Shocking. Until late last year Aston was losing millions and treading water, waiting for new CEO Andy Palmer to come on board (Oct 1). The former Nissan vice-president of everything from product planning to marketing, as well as chairman of Infiniti, set immediately to work crafting the comeback with his team.

Then he secured funding to the tune of £750 million by the main owners, private equity groups Investindustrial of Italy and Investment Dar and Adeem Investment of Kuwait. Aston also did a deal with Daimler. The German car maker gets five per cent in return for supplying electronics architectures for future Astons, as well as the Mercedes AMG 4.0-litre V-8 engine to replace the current V-8.

The “wheels up” moment for Aston came in the spring at the Geneva, when Palmer did his best Winston Churchill in a speech both defiant and hopeful. He showed a DBX concept crossover and the Vulcan, saying Aston will never surrender, but grow and prosper as a luxury brand that happens to make automobiles.

“We still need to be the coolest brand in the world,” he said later at a conference in Europe. “But we need to build on the image and culture that we have so that, most importantly, we build the brand as a luxury brand. We have to reinvent ourselves as a luxury brand and break out of the 102-year cycle of feast and famine. We have the brand to do that. What we need is the strategy and bravery to make that change.”

The brand piece is oh, so true. Aston’s Q Score far outweighs the reality of total historical sales of about 70,000. As much as you and the world recognize Aston as the “Bond” car in movies from Goldfinger to Skyfall, Aston has never sold more than 7,300 cars in a single year – in 2007.

Yet Aston has some 6.5 million Facebook likes, which is more than Nissan with sales of more than 4.5 million a year, says Sproule, who was head of communications there for 11 years. The public knows Astons as breathtakingly beautiful and deliciously powerful sports cars that the world’s most famous secret agent has been driving for more than 50 years.

And James Bond will be driving them again on Nov 6 when the next Bond instalment Spectre is released. Daniel Craig will take his fourth turn and he’ll be behind the wheel of an all-new DB10. Aston has created this entirely new model just for the film, with a production run of precisely 10.

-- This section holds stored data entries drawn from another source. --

`config.mk`:
```
export PLATFORM = sky130hd
export DESIGN_NAME = mem
export DESIGN_NICKNAME = mem
export VERILOG_FILES = /design/flow/design.v
export SDC_FILE = /design/flow/constraint.sdc
export NUM_CORES = 4
export LEC_CHECK = 1
export CORE_UTILIZATION = 40
```
`constraint.sdc`:
```
current_design mem

set clk_period 4.9
set clk_io_pct 0.2

create_clock -name clk0 -period $clk_period [get_ports {clk}]

set non_clock_inputs [all_inputs -no_clocks]
set_input_delay [expr $clk_period * $clk_io_pct] -clock clk0 $non_clock_inputs
set_output_delay [expr $clk_period * $clk_io_pct] -clock clk0 [all_outputs]
```
`design.v`:
```
module mem(r,w,in,out,address,clk,cs);
	input r,w,cs;
	input [15:0] in;
	output reg [15:0] out;
	input clk;
	input [3:0] address;
	reg [15:0] mem[0:15];
	always @(posedge clk)
	begin
		if(cs)
		begin
			if(r)
				out<=mem[address];
			else if(w)
				mem[address]<=in;
		end	
		else
			out<=16'bz;
	end	
endmodule
```
`run.sh`:
```
#!/bin/bash
# OpenROAD 26Q1-2900-gdf79404cd8, Yosys 0.63+post, stock flow scripts
make -C /OpenROAD-flow-scripts/flow DESIGN_CONFIG=/design/flow/config.mk WORK_HOME=/design/flow/orfs finish
```
==> results.json <==
{
  "vias_per_cell": 5.47,
  "die_height_um": 162,
  "dr_total_vias": 4691,
  "grt_max_degree": 64,
  "place.gp.congestion": 0.834,
  "ios": 40,
  "numSynthFlops": 272,
  "fin_total_pwr_mw": 4.99,
  "pre_cts_ws_ns": 1.59,
  "postSynthAreaPerCell_um2": 23.4,
  "startpoint": "address[2]",
  "drive_gt1_share_pct": 29.4,
  "grt_pass1_wl_mm": 31.9,
  "overflow": 0,
  "h-tree-depth": 1,
  "design.core.area_um2": 25200,
  "rr_endpoint": "out[11]$_DFFE_PP_",
  "fin_worst_skew_ns": 0.00853,
  "finalSetupViolCount": 0,
  "worstSkewPairLatency_ns": 0.53,
  "rows": 58,
  "drt-initial-drc-count": 277,
  "io_buffer_count": 39,
  "fmax_mhz": 354,
  "ys_cells": 439,
  "firstDrtPassIters": 4,
  "cap_viol_max_count": 0,
  "lay_top_count": "edfxtp_1",
  "slew_headroom_pct": 31.7,
  "crit_type": "in -> reg",
  "critPathCaptureType": "flop",
  "warning_count": 25,
  "cts_setup_buffers": 0,
  "hold_buffers": 0,
  "cts_tree": "built",
  "finalHoldViolCount": 0,
  "ys_types": 21,
  "fin_crit_ns": 2.82,
  "nFillCells": 1953,
  "ys_chip_area_um2": 10300,
  "fin_setup_tns_ns": 0,
  "setup_slack_ns": 2.08,
  "final_core_util_pct": 48.0,
  "grt_pass1_vias": 5298,
  "initial_core_util_pct": 40.7,
  "syn_to_final_growth_pct": 17.9,
  "whs_ns": 0.761,
  "netlist_area_um2": 10300,
  "chipWidth_um": 162,
  "yosysWarnings": 2,
  "ant_nets": 0,
  "worstReg2RegStart": "mem[11][11]$_DFFE_PP_",
  "reg2reg_depth": 3,
  "wl_per_cell_um": 25.0,
  "hold_path.class": "reg -> reg",
  "wl_mm": 21.4,
  "clock_sinks": 272,
  "drc": 0,
  "cts_root_buf": "clkbuf_16",
  "path_max_fanout": 11,
  "status": "finished clean",
  "hp-start": "mem[14][10]$_DFFE_PP_",
  "required_ns": 5.12,
  "drv_slew": 0,
  "yosys.stat.seqShare_pct": 79.6,
  "dieArea_um2": 26300,
  "tightest_slew_ns": 1.02,
  "r2r_slack_ns": 3.46,
  "cp_data_arrival_time_ns": 3.04,
  "cts_buffers": 28,
  "rsz0062_at_grt": "no",
  "grtUsageTotal_pct": 18.7,
  "syn_inst": 439,
  "clockBufferDepth": 3,
  "power.leakage_nw": 3.80,
  "antenna_cells": 0,
  "mostFrequentLayoutCells": "edfxtp_1 (272), mux4_2 (64), clkdlybuf4s50_1 (37), clkbuf_16 (29), a22oi_1 (26)",
  "antenna_found_initial": 0,
  "startpoint_type": "input pin",
  "p_per_area_nw_per_um2": 413,
  "ir_drop_mv": 0.212,
  "cts-resized-gates": 0,
  "path_clk_slew_ns": 0.06,
  "min_delay_path_depth": 3,
  "dp_hpwl_mm": 12.5,
  "period_used_pct": 57.6,
  "holdPathEnd": "out[10]$_DFFE_PP_"
}
-- per-layer routing --
metal | track usage (%) | vias up | part of all wire [%]
met5 | 0 | - | 0
met4 | 3.47 | 0 | 2.1
met3 | 12.4 | 35 | 14
met2 | 28.6 | 299 | 51
met1 | 23.8 | 2357 | 34
li1 | - | 2000 | -
-- critical path: stages --
cell	delay (ns)
clkdlybuf4s50_1	0.78
nand2_1	0.27
nor2_2	0.65
buf_4	0.35
-- final cells by class --
type                       instances  area (um^2)  share of cell area [%]
multi-input combinational        141         1970                    16.3
clock inverter                    17          216                    1.79
tap                              330          413                    3.41
inverter                           1         3.75                  0.0310
timing repair buffer              63          576                    4.76
sequential                       272         8170                    67.5
clock buffer                      34          744                    6.16
-- how the worst max path moves through the flow --
stage	endpoint	slack (ns)	cells past startpoint
CTS	out[7]$_DFFE_PP_	2.13	5
global route	mem[15][0]$_DFFE_PP_	1.97	4
finish	mem[15][0]$_DFFE_PP_	2.08	4
-- flip-flops by register name, indices dropped and copies added, names as in the netlist --
signal / cells
mem: 256
out: 16
-- kinds of logic (layout without fill, tap and decap cells) --
| family | Yosys count | count (layout) | share of synthesized area (%) |
|---|---|---|---|
| AND-OR/OR-AND | 32 | 32 | 2.63 |
| buffers and inverters | 26 | 115 | 1.69 |
| flip-flops | 272 | 272 | 79.6 |
| multiplexers | 64 | 64 | 14.0 |
| AND/OR/NAND/NOR | 45 | 45 | 2.02 |
-- Yosys cell counts --
cell type / number / area, um^2
nand3b_1: 1 / 7.51
or3b_1: 2 / 17.5
buf_2: 9 / 45.0
mux4_2: 64 / 1440
nand4_1: 1 / 6.26
clkbuf_1: 9 / 33.8
buf_12: 3 / 60.1
buf_4: 2 / 15.0
a22oi_2: 6 / 75.1
nand2b_1: 2 / 12.5
and2_1: 1 / 6.26
a22oi_1: 26 / 195
inv_1: 1 / 3.75
clkbuf_2: 1 / 5.00
or3_1: 1 / 6.26
nor3_1: 4 / 20.0
nor2b_1: 3 / 18.8
nor2_1: 13 / 48.8
buf_6: 1 / 11.3
edfxtp_1: 272 / 8170
nand2_1: 17 / 63.8
-- report_power, final --
| part | switching (mW) | internal [mW] | total [mW] |
|---|---|---|---|
| combinational | 0.121 | 0.110 | 0.230 |
| sequential | 0.00912 | 2.60 | 2.61 |
| clock | 0.817 | 1.34 | 2.16 |
-- through the flow --
step | instances | area, um^2
final | 858 | 12100
after global placement | 807 | 11100
after global routing | 858 | 12100
after floorplan | 439 | 10300
after detailed placement | 807 | 11100
after CTS | 858 | 12100
`flow/design.v`:
```
module i2c_slave_controller (
    input wire clk,           
    input wire rst_n,         
    inout wire sda,           
    input wire scl,           
    output reg [7:0] data_out,  
    input wire [7:0] data_in,   
    output reg done,           
    output reg ack             
);
    parameter SLAVE_ADDR = 7'h50;  
    parameter CLK_FREQ = 100_000_000;  
    parameter I2C_FREQ = 100_000;  
    parameter CLK_PER_I2C = CLK_FREQ / I2C_FREQ;  
    parameter IDLE = 3'd0, ADDR = 3'd1, ACK1 = 3'd2, DATA = 3'd3, ACK2 = 3'd4, STOP = 3'd5;
    reg [2:0] state, next_state;
    reg [6:0] addr_reg;
    reg [7:0] data_reg;
    reg [3:0] bit_count;
    reg sda_out, sda_oe;  
    reg sda_reg, scl_reg;  
    reg start_detected, stop_detected;
    reg rw;  
    always @(posedge clk or negedge rst_n) begin
        if (!rst_n) begin
            sda_reg <= 1;
            scl_reg <= 1;
        end else begin
            sda_reg <= sda;
            scl_reg <= scl;
        end
    end
    always @(posedge clk or negedge rst_n) begin
        if (!rst_n) begin
            start_detected <= 0;
            stop_detected <= 0;
        end else begin
            start_detected <= scl_reg && sda_reg && !sda;
            stop_detected <= scl_reg && !sda_reg && sda;
        end
    end
    always @(posedge clk or negedge rst_n) begin
        if (!rst_n)
            state <= IDLE;
        else
            state <= next_state;
    end
    always @(*) begin
        next_state = state;
        case (state)
            IDLE: begin
                if (start_detected)
                    next_state = ADDR;
            end
            ADDR: begin
                if (bit_count == 7 && scl_reg && !scl)
                    next_state = ACK1;
            end
            ACK1: begin
                if (scl_reg && !scl)
                    next_state = DATA;
            end
            DATA: begin
                if (bit_count == 8 && scl_reg && !scl)
                    next_state = ACK2;
            end
            ACK2: begin
                if (scl_reg && !scl)
                    next_state = stop_detected ? STOP : IDLE;
            end
            STOP: begin
                next_state = IDLE;
            end
        endcase
    end
    always @(posedge clk or negedge rst_n) begin
        if (!rst_n) begin
            addr_reg <= 0;
            data_reg <= 0;
            bit_count <= 0;
            sda_out <= 1;
            sda_oe <= 0;
            data_out <= 0;
            done <= 0;
            ack <= 1;
            rw <= 0;
        end else begin
            done <= 0;
            case (state)
                IDLE: begin
                    bit_count <= 0;
                    sda_oe <= 0;
                    sda_out <= 1;
                    ack <= 1;
                end
                ADDR: begin
                    if (!scl_reg && scl) begin  
                        addr_reg[6-bit_count] <= sda_reg;
                        bit_count <= bit_count + 1;
                    end
                end
                ACK1: begin
                    if (!scl_reg && scl) begin
                        sda_oe <= 1;
                        sda_out <= (addr_reg == SLAVE_ADDR) ? 0 : 1;  
                        ack <= (addr_reg != SLAVE_ADDR);  
                        rw <= sda_reg;  
                    end
                end
                DATA: begin
                    if (!scl_reg && scl) begin
                        if (rw) begin  
                            sda_oe <= 1;
                            sda_out <= data_in[7-bit_count];
                        end else begin  
                            data_reg[7-bit_count] <= sda_reg;
                        end
                        bit_count <= bit_count + 1;
                    end
                end
                ACK2: begin
                    if (!scl_reg && scl) begin
                        if (rw) begin
                            sda_oe <= 0;  
                        end else begin
                            sda_oe <= 1;
                            sda_out <= 0;  
                            data_out <= data_reg;
                            done <= 1;
                        end
                    end
                end
                STOP: begin
                    done <= 1;
                    sda_oe <= 0;
                    sda_out <= 1;
                end
            endcase
        end
    end
    assign sda = sda_oe ? sda_out : 1'bz;
endmodule
```
==> ./design.v <==
module ysyx_22050518_axi_interconnect(
    input [3:0]            axi_0_ar_id,
    input [1:0]            axi_0_ar_brust,
    input [7:0]            axi_0_ar_len,
    input [2:0]            axi_0_ar_size,
    input [63:0]           axi_0_ar_addr,
    input                  axi_0_ar_valid,
    output reg                 axi_0_ar_ready,
    output reg [31:0]            axi_0_r_data,
    output reg                   axi_0_r_valid,
    input                    axi_0_r_ready,
    output reg [3:0]             axi_0_r_id,
    output reg                   axi_0_r_last,
    output reg [1:0]             axi_0_r_resp,
    input [63:0]           axi_0_aw_addr,
    input                  axi_0_aw_valid,
    output reg             axi_0_aw_ready,
    input [3:0]            axi_0_aw_id,
    input [1:0]            axi_0_aw_brust,
    input [7:0]            axi_0_aw_len,
    input [2:0]            axi_0_aw_size,
    input [31:0]           axi_0_w_data,
    input                  axi_0_w_valid,
    output reg             axi_0_w_ready, 
    input                  axi_0_w_last,
    input   [3:0]          axi_0_w_strb,
    input                  axi_0_b_ready,
    output reg                 axi_0_b_valid,
    output reg  [1:0]          axi_0_b_resp,
    output reg  [3:0]          axi_0_b_id,
    input [3:0]            axi_1_ar_id,
    input [1:0]            axi_1_ar_brust,
    input [7:0]            axi_1_ar_len,
    input [2:0]            axi_1_ar_size,
    input [63:0]           axi_1_ar_addr,
    input                  axi_1_ar_valid,
    output reg                 axi_1_ar_ready,
    output reg [31:0]            axi_1_r_data,
    output reg                   axi_1_r_valid,
    input                    axi_1_r_ready,
    output reg [3:0]             axi_1_r_id,
    output reg                   axi_1_r_last,
    output reg [1:0]             axi_1_r_resp,
    input [63:0]           axi_1_aw_addr,
    input                  axi_1_aw_valid,
    output reg                 axi_1_aw_ready,
    input [3:0]            axi_1_aw_id,
    input [1:0]            axi_1_aw_brust,
    input [7:0]            axi_1_aw_len,
    input [2:0]            axi_1_aw_size,
    input [31:0]           axi_1_w_data,
    input                  axi_1_w_valid,
    output reg             axi_1_w_ready, 
    input                  axi_1_w_last,
    input   [3:0]          axi_1_w_strb,
    input                  axi_1_b_ready,
    output reg                 axi_1_b_valid,
    output reg  [1:0]          axi_1_b_resp,
    output reg  [3:0]          axi_1_b_id,
    input [3:0]            axi_2_ar_id,
    input [1:0]            axi_2_ar_brust,
    input [7:0]            axi_2_ar_len,
    input [2:0]            axi_2_ar_size,
    input [63:0]           axi_2_ar_addr,
    input                  axi_2_ar_valid,
    output reg                 axi_2_ar_ready,
    output reg [31:0]            axi_2_r_data,
    output reg                   axi_2_r_valid,
    input                    axi_2_r_ready,
    output reg [3:0]             axi_2_r_id,
    output reg                   axi_2_r_last,
    output reg [1:0]             axi_2_r_resp,
    input [63:0]           axi_2_aw_addr,
    input                  axi_2_aw_valid,
    output reg                 axi_2_aw_ready,
    input [3:0]            axi_2_aw_id,
    input [1:0]            axi_2_aw_brust,
    input [7:0]            axi_2_aw_len,
    input [2:0]            axi_2_aw_size,
    input [31:0]           axi_2_w_data,
    input                  axi_2_w_valid,
    output reg             axi_2_w_ready, 
    input                  axi_2_w_last,
    input   [3:0]          axi_2_w_strb,
    input                  axi_2_b_ready,
    output reg                 axi_2_b_valid,
    output reg  [1:0]          axi_2_b_resp,
    output reg  [3:0]          axi_2_b_id,
    output reg                  axi_3_clk,
    output reg                  axi_3_rst_n,
    output reg [3:0]            axi_3_ar_id,
    output reg [1:0]            axi_3_ar_brust,
    output reg [7:0]            axi_3_ar_len,
    output reg [2:0]            axi_3_ar_size,
    output reg [63:0]           axi_3_ar_addr,
    output reg                  axi_3_ar_valid,
    input                   axi_3_ar_ready,
    input [31:0]            axi_3_r_data,
    input                   axi_3_r_valid,
    output reg                  axi_3_r_ready,
    input [3:0]             axi_3_r_id,
    input                   axi_3_r_last,
    input [1:0]             axi_3_r_resp,
    output reg [63:0]           axi_3_aw_addr,
    output reg                  axi_3_aw_valid,
    input                   axi_3_aw_ready,
    output reg [3:0]            axi_3_aw_id,
    output reg [1:0]            axi_3_aw_brust,
    output reg [7:0]            axi_3_aw_len,
    output reg [2:0]            axi_3_aw_size,
    output reg [31:0]           axi_3_w_data,
    output reg                  axi_3_w_valid,
    input   wire            axi_3_w_ready, 
    output reg                  axi_3_w_last,
    output reg   [3:0]          axi_3_w_strb,
    output reg                  axi_3_b_ready,
    input                   axi_3_b_valid,
    input  [1:0]            axi_3_b_resp,
    input  [3:0]            axi_3_b_id
);
reg [2:0]   ar_sel;
always@(*)begin
    if(axi_0_ar_valid)begin
        ar_sel = 3'b100;
    end
    else if(axi_1_ar_valid)begin
        ar_sel = 3'b010;
    end
    else if(axi_2_ar_valid)begin
        ar_sel = 3'b001;
    end
    else begin
        ar_sel = 3'b0;
    end
end
always@(*)begin
    case(ar_sel)
        3'b100: axi_3_ar_valid = axi_0_ar_valid;
        3'b010: axi_3_ar_valid = axi_1_ar_valid;
        3'b001: axi_3_ar_valid = axi_2_ar_valid;
        default: axi_3_ar_valid = 1'b0;
    endcase
end
always@(*)begin
    case(ar_sel)
        3'b100: axi_3_ar_id = axi_0_ar_id;
        3'b010: axi_3_ar_id = axi_1_ar_id;
        3'b001: axi_3_ar_id = axi_2_ar_id;
        default: axi_3_ar_id = 4'b0;
    endcase
end
always@(*)begin
    case(ar_sel)
        3'b100: axi_3_ar_brust = axi_0_ar_brust;
        3'b010: axi_3_ar_brust = axi_1_ar_brust;
        3'b001: axi_3_ar_brust = axi_2_ar_brust;
        default: axi_3_ar_brust = 2'b0;
    endcase
end
always@(*)begin
    case(ar_sel)
        3'b100: axi_3_ar_len = axi_0_ar_len;
        3'b010: axi_3_ar_len = axi_1_ar_len;
        3'b001: axi_3_ar_len = axi_2_ar_len;
        default: axi_3_ar_len = 8'b0;
    endcase
end
always@(*)begin
    case(ar_sel)
        3'b100: axi_3_ar_size = axi_0_ar_size;
        3'b010: axi_3_ar_size = axi_1_ar_size;
        3'b001: axi_3_ar_size = axi_2_ar_size;
        default: axi_3_ar_size = 3'b0;
    endcase
end
always@(*)begin
    case(ar_sel)
        3'b100: axi_3_ar_addr = axi_0_ar_addr;
        3'b010: axi_3_ar_addr = axi_1_ar_addr;
        3'b001: axi_3_ar_addr = axi_2_ar_addr;
        default: axi_3_ar_addr = 64'b0;
    endcase
end
always@(*)begin
    case(ar_sel)
        3'b100: axi_0_ar_ready = axi_3_ar_ready;
        default: axi_0_ar_ready = 1'b0;
    endcase
end
always@(*)begin
    case(ar_sel)
        3'b010: axi_1_ar_ready = axi_3_ar_ready;
        default: axi_1_ar_ready = 1'b0;
    endcase
end
always@(*)begin
    case(ar_sel)
        3'b001: axi_2_ar_ready = axi_3_ar_ready;
        default: axi_2_ar_ready = 1'b0;
    endcase
end
always@(*)begin
    case(axi_3_r_id)
    4'b0001: axi_0_r_data = axi_3_r_data;
    default: axi_0_r_data = 32'b0;
    endcase
end
always@(*)begin
    case(axi_3_r_id)
    4'b0010: axi_1_r_data = axi_3_r_data;
    default: axi_1_r_data = 32'b0;
    endcase
end
always@(*)begin
    case(axi_3_r_id)
    4'b0011: axi_2_r_data = axi_3_r_data;
    default: axi_2_r_data = 32'b0;
    endcase
end
always@(*)begin
    case(axi_3_r_id)
    4'b0001: axi_0_r_valid = axi_3_r_valid;
    default: axi_0_r_valid = 1'b0;
    endcase
end
always@(*)begin
    case(axi_3_r_id)
    4'b0010: axi_1_r_valid = axi_3_r_valid;
    default: axi_1_r_valid = 1'b0;
    endcase
end
always@(*)begin
    case(axi_3_r_id)
    4'b0011: axi_2_r_valid = axi_3_r_valid;
    default: axi_2_r_valid = 1'b0;
    endcase
end
always@(*)begin
    case(axi_3_r_id)
    4'b0001: axi_3_r_ready = axi_0_r_ready;
    4'b0010: axi_3_r_ready = axi_1_r_ready;
    4'b0011: axi_3_r_ready = axi_2_r_ready;
    default: axi_3_r_ready = 1'b0;
    endcase
end
always@(*)begin
    case(axi_3_r_id)
    4'b0001: axi_0_r_id = axi_3_r_id;
    default: axi_0_r_id = 4'b0;
    endcase
end
always@(*)begin
    case(axi_3_r_id)
    4'b0010: axi_1_r_id = axi_3_r_id;
    default: axi_1_r_id = 4'b0;
    endcase
end
always@(*)begin
    case(axi_3_r_id)
    4'b0011: axi_2_r_id = axi_3_r_id;
    default: axi_2_r_id = 4'b0;
    endcase
end
always@(*)begin
    case(axi_3_r_id)
    4'b0001: axi_0_r_last = axi_3_r_last;
    default: axi_0_r_last = 1'b0;
    endcase
end
always@(*)begin
    case(axi_3_r_id)
    4'b0010: axi_1_r_last = axi_3_r_last;
    default: axi_1_r_last = 1'b0;
    endcase
end
always@(*)begin
    case(axi_3_r_id)
    4'b0011: axi_2_r_last = axi_3_r_last;
    default: axi_2_r_last = 1'b0;
    endcase
end
always@(*)begin
    case(axi_3_r_id)
    4'b0001: axi_0_r_resp = axi_3_r_resp;
    default: axi_0_r_resp = 2'b0;
    endcase
end
always@(*)begin
    case(axi_3_r_id)
    4'b0010: axi_1_r_resp = axi_3_r_resp;
    default: axi_1_r_resp = 2'b0;
    endcase
end
always@(*)begin
    case(axi_3_r_id)
    4'b0011: axi_2_r_resp = axi_3_r_resp;
    default: axi_2_r_resp = 2'b0;
    endcase
end
reg [2:0]   aw_sel;
always@(*)begin
    if(axi_0_aw_valid)begin
        aw_sel = 3'b100;
    end
    else if(axi_1_aw_valid)begin
        aw_sel = 3'b010;
    end
    else if(axi_2_aw_valid)begin
        aw_sel = 3'b001;
    end
    else begin
        aw_sel = 3'b0;
    end
end
always@(*)begin
    case(aw_sel)
        3'b100: axi_3_aw_valid = axi_0_aw_valid;
        3'b010: axi_3_aw_valid = axi_1_aw_valid;
        3'b001: axi_3_aw_valid = axi_2_aw_valid;
        default: axi_3_aw_valid = 1'b0;
    endcase
end
always@(*)begin
    case(aw_sel)
        3'b100: axi_3_aw_id = axi_0_aw_id;
        3'b010: axi_3_aw_id = axi_1_aw_id;
        3'b001: axi_3_aw_id = axi_2_aw_id;
        default: axi_3_aw_id = 4'b0;
    endcase
end
always@(*)begin
    case(aw_sel)
        3'b100: axi_3_aw_brust = axi_0_aw_brust;
        3'b010: axi_3_aw_brust = axi_1_aw_brust;
        3'b001: axi_3_aw_brust = axi_2_aw_brust;
        default: axi_3_aw_brust = 2'b0;
    endcase
end
always@(*)begin
    case(aw_sel)
        3'b100: axi_3_aw_len = axi_0_aw_len;
        3'b010: axi_3_aw_len = axi_1_aw_len;
        3'b001: axi_3_aw_len = axi_2_aw_len;
        default: axi_3_aw_len = 8'b0;
    endcase
end
always@(*)begin
    case(aw_sel)
        3'b100: axi_3_aw_size = axi_0_aw_size;
        3'b010: axi_3_aw_size = axi_1_aw_size;
        3'b001: axi_3_aw_size = axi_2_aw_size;
        default: axi_3_aw_size = 3'b0;
    endcase
end
always@(*)begin
    case(aw_sel)
        3'b100: axi_3_aw_addr = axi_0_aw_addr;
        3'b010: axi_3_aw_addr = axi_1_aw_addr;
        3'b001: axi_3_aw_addr = axi_2_aw_addr;
        default: axi_3_aw_addr = 64'b0;
    endcase
end
always@(*)begin
    case(aw_sel)
        3'b100: axi_0_aw_ready = axi_3_aw_ready;
        default: axi_0_aw_ready = 1'b0;
    endcase
end
always@(*)begin
    case(aw_sel)
        3'b010: axi_1_aw_ready = axi_3_aw_ready;
        default: axi_1_aw_ready = 1'b0;
    endcase
end
always@(*)begin
    case(aw_sel)
        3'b001: axi_2_aw_ready = axi_3_aw_ready;
        default: axi_2_aw_ready = 1'b0;
    endcase
end
reg [2:0]   w_sel;
always@(*)begin
    if(axi_0_w_valid)begin
        w_sel = 3'b100;
    end
    else if(axi_1_w_valid)begin
        w_sel = 3'b010;
    end
    else if(axi_2_w_valid)begin
        w_sel = 3'b001;
    end
    else begin
        w_sel = 3'b0;
    end
end
always@(*)begin
    case(w_sel)
        3'b100: axi_3_w_data = axi_0_w_data;
        3'b010: axi_3_w_data = axi_1_w_data;
        3'b001: axi_3_w_data = axi_2_w_data;
        default: axi_3_w_data = 32'b0;
    endcase
end
always@(*)begin
    case(w_sel)
        3'b100: axi_3_w_valid = axi_0_w_valid;
        3'b010: axi_3_w_valid = axi_1_w_valid;
        3'b001: axi_3_w_valid = axi_2_w_valid;
        default: axi_3_w_valid = 1'b0;
    endcase
end
always@(*)begin
    case(w_sel)
        3'b100: axi_3_w_last = axi_0_w_last;
        3'b010: axi_3_w_last = axi_1_w_last;
        3'b001: axi_3_w_last = axi_2_w_last;
        default: axi_3_w_last = 1'b0;
    endcase
end
always@(*)begin
    case(w_sel)
        3'b100: axi_3_w_strb = axi_0_w_strb;
        3'b010: axi_3_w_strb = axi_1_w_strb;
        3'b001: axi_3_w_strb = axi_2_w_strb;
        default: axi_3_w_strb = 4'b0;
    endcase
end
always@(*)begin
    case(w_sel)
        3'b100: axi_0_w_ready = axi_3_w_ready;
        default: axi_0_w_ready = 1'b0;
    endcase
end
always@(*)begin
    case(w_sel)
        3'b010: axi_1_w_ready = axi_3_w_ready;
        default: axi_1_w_ready = 1'b0;
    endcase
end
always@(*)begin
    case(w_sel)
        3'b001: axi_2_w_ready = axi_3_w_ready;
        default: axi_2_w_ready = 1'b0;
    endcase
end
always@(*)begin
    case(axi_3_b_id)
    4'b0001: axi_0_b_id = axi_3_b_id;
    default: axi_0_b_id = 4'b0;
    endcase
end
always@(*)begin
    case(axi_3_b_id)
    4'b0010: axi_1_b_id = axi_3_b_id;
    default: axi_1_b_id = 4'b0;
    endcase
end
always@(*)begin
    case(axi_3_b_id)
    4'b0011: axi_2_b_id = axi_3_b_id;
    default: axi_2_b_id = 4'b0;
    endcase
end
always@(*)begin
    case(axi_3_b_id)
    4'b0001: axi_3_b_ready = axi_0_b_ready;
    4'b0010: axi_3_b_ready = axi_1_b_ready;
    4'b0011: axi_3_b_ready = axi_2_b_ready;
    default: axi_3_b_ready = 1'b0;
    endcase
end
always@(*)begin
    case(axi_3_b_id)
    4'b0001: axi_0_b_valid = axi_3_b_valid;
    default: axi_0_b_valid = 1'b0;
    endcase
end
always@(*)begin
    case(axi_3_b_id)
    4'b0010: axi_1_b_valid = axi_3_b_valid;
    default: axi_1_b_valid = 1'b0;
    endcase
end
always@(*)begin
    case(axi_3_b_id)
    4'b0011: axi_2_b_valid = axi_3_b_valid;
    default: axi_2_b_valid = 1'b0;
    endcase
end
always@(*)begin
    case(axi_3_b_id)
    4'b0001: axi_0_b_resp = axi_3_b_resp;
    default: axi_0_b_resp = 2'b0;
    endcase
end
always@(*)begin
    case(axi_3_b_id)
    4'b0010: axi_1_b_resp = axi_3_b_resp;
    default: axi_1_b_resp = 2'b0;
    endcase
end
always@(*)begin
    case(axi_3_b_id)
    4'b0011: axi_2_b_resp = axi_3_b_resp;
    default: axi_2_b_resp = 2'b0;
    endcase
end
endmodule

Here’s the kicker: Sproule says none of them will ever be sold and they’re not street-legal. When the film is finished, the DB10s will be used for promotional and other purposes. So a first: a Bond car strictly for a Bond movie.

“It’ll be massive,” says Sproule of the movie and its public relations effect on Aston.

It will also signal the start of a marketing push that leads up to the launch of the DB9 replacement next year, and then a new model every six months after that. The plan is to cap sports car sales at 7,000, with near-term overall sales reaching 10,000 or thereabouts by the start of the next decade.

“It’s an ambitious plan, but I don’t think it’s reckless,” says Sproule. “We want to be a grown-up luxury company that can sustain itself.”

Something completely different for Aston’s second hundred years.